TASK BRIEF: In the entries below, how many lines hold the word "packed"? Answer with the number only.

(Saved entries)
┏━━

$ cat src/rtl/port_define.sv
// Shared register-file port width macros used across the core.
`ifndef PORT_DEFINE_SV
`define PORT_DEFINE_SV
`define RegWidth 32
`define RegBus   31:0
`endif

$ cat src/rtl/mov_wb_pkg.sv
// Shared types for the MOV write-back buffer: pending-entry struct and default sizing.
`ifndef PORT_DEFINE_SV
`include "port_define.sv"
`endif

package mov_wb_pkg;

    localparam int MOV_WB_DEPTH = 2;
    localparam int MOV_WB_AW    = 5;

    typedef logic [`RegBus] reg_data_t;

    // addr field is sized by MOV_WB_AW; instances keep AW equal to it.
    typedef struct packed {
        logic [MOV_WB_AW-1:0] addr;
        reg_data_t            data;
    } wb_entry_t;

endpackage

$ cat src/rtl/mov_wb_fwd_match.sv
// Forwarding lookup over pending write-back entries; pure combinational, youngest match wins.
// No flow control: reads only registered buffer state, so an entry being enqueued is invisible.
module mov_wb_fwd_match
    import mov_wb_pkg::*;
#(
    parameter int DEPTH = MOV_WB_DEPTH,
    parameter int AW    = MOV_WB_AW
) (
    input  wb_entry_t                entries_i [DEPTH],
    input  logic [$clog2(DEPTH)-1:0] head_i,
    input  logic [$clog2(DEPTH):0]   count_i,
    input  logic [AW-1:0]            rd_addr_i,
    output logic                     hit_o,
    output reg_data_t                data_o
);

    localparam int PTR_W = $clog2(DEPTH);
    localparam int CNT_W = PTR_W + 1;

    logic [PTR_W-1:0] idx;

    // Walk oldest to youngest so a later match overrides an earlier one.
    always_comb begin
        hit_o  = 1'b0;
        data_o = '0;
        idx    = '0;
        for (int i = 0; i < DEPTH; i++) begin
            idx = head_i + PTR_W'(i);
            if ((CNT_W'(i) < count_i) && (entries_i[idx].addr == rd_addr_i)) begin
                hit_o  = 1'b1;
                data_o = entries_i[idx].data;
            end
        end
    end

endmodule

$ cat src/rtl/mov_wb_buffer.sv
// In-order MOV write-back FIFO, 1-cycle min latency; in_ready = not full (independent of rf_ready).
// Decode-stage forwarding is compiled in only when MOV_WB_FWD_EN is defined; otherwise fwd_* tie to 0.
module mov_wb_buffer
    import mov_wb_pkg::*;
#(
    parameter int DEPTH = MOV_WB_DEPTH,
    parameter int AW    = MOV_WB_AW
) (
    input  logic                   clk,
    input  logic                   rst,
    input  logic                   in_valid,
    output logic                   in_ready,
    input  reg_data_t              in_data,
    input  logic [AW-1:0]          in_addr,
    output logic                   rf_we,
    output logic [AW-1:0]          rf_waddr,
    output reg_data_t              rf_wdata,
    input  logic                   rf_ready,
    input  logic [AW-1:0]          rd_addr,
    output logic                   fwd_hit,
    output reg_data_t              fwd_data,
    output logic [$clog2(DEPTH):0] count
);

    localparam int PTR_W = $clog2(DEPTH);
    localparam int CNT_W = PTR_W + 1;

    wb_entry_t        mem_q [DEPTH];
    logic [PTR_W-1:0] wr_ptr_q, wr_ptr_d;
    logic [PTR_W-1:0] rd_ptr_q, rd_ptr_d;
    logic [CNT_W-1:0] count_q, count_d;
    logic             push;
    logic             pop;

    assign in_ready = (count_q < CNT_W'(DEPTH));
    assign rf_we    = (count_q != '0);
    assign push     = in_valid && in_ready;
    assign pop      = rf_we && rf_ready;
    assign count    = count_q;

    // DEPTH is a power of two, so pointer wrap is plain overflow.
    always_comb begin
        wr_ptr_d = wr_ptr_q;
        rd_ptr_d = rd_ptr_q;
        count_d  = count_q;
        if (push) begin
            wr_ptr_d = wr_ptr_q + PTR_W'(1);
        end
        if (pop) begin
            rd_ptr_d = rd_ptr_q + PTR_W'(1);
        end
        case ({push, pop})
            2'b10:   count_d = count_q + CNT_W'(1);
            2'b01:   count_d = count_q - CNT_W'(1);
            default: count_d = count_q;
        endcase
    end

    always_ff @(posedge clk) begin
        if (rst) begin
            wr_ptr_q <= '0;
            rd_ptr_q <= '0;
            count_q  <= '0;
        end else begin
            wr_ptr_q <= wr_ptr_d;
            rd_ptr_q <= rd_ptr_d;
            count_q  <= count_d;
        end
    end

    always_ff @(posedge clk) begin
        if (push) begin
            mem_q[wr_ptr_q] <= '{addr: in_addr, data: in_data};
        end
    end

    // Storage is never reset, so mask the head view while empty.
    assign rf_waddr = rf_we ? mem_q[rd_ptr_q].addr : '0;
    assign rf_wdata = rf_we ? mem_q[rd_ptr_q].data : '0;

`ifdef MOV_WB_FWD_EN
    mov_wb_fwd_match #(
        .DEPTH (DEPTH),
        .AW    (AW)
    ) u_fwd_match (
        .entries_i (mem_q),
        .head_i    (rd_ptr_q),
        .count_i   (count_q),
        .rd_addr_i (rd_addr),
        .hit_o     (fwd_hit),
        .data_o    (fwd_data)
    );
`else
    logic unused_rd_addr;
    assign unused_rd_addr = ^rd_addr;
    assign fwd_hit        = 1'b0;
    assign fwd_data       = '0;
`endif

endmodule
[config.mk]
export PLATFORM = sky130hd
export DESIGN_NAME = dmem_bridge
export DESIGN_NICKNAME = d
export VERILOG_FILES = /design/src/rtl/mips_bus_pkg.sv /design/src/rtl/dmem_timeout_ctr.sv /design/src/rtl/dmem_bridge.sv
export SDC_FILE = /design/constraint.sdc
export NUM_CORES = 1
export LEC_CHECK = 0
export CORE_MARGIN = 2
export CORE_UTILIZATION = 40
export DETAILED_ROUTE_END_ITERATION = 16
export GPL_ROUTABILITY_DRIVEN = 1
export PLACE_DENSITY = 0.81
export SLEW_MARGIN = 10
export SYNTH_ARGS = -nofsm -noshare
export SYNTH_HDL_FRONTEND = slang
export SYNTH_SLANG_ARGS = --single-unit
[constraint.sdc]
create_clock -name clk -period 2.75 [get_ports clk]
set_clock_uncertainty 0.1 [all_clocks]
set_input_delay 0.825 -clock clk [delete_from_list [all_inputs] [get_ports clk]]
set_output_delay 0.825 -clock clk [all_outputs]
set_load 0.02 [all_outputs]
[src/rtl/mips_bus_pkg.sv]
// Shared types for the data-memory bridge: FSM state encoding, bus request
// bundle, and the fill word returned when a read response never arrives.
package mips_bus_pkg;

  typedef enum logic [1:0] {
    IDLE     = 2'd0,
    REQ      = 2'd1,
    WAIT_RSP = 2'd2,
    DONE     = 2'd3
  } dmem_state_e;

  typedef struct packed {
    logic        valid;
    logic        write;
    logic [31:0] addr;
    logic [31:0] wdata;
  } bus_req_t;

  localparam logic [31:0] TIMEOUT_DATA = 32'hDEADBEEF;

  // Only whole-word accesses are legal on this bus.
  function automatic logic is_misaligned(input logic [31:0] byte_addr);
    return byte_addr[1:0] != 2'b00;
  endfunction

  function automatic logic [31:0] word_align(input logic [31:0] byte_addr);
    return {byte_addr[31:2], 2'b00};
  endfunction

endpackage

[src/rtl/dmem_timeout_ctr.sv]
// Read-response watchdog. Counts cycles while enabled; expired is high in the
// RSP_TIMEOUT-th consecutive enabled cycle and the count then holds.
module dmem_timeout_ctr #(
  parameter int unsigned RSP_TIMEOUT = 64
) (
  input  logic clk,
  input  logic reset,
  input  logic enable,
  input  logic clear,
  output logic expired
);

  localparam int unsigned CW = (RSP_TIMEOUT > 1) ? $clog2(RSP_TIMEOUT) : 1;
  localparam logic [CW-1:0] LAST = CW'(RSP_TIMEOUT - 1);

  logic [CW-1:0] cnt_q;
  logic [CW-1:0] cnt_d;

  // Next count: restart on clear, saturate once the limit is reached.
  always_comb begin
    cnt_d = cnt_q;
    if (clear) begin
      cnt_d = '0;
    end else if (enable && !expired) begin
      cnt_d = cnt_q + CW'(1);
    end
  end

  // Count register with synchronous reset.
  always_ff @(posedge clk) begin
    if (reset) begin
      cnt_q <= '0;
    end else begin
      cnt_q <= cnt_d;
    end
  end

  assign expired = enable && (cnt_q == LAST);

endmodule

┗━━

PROBLEM SOLUTION: 2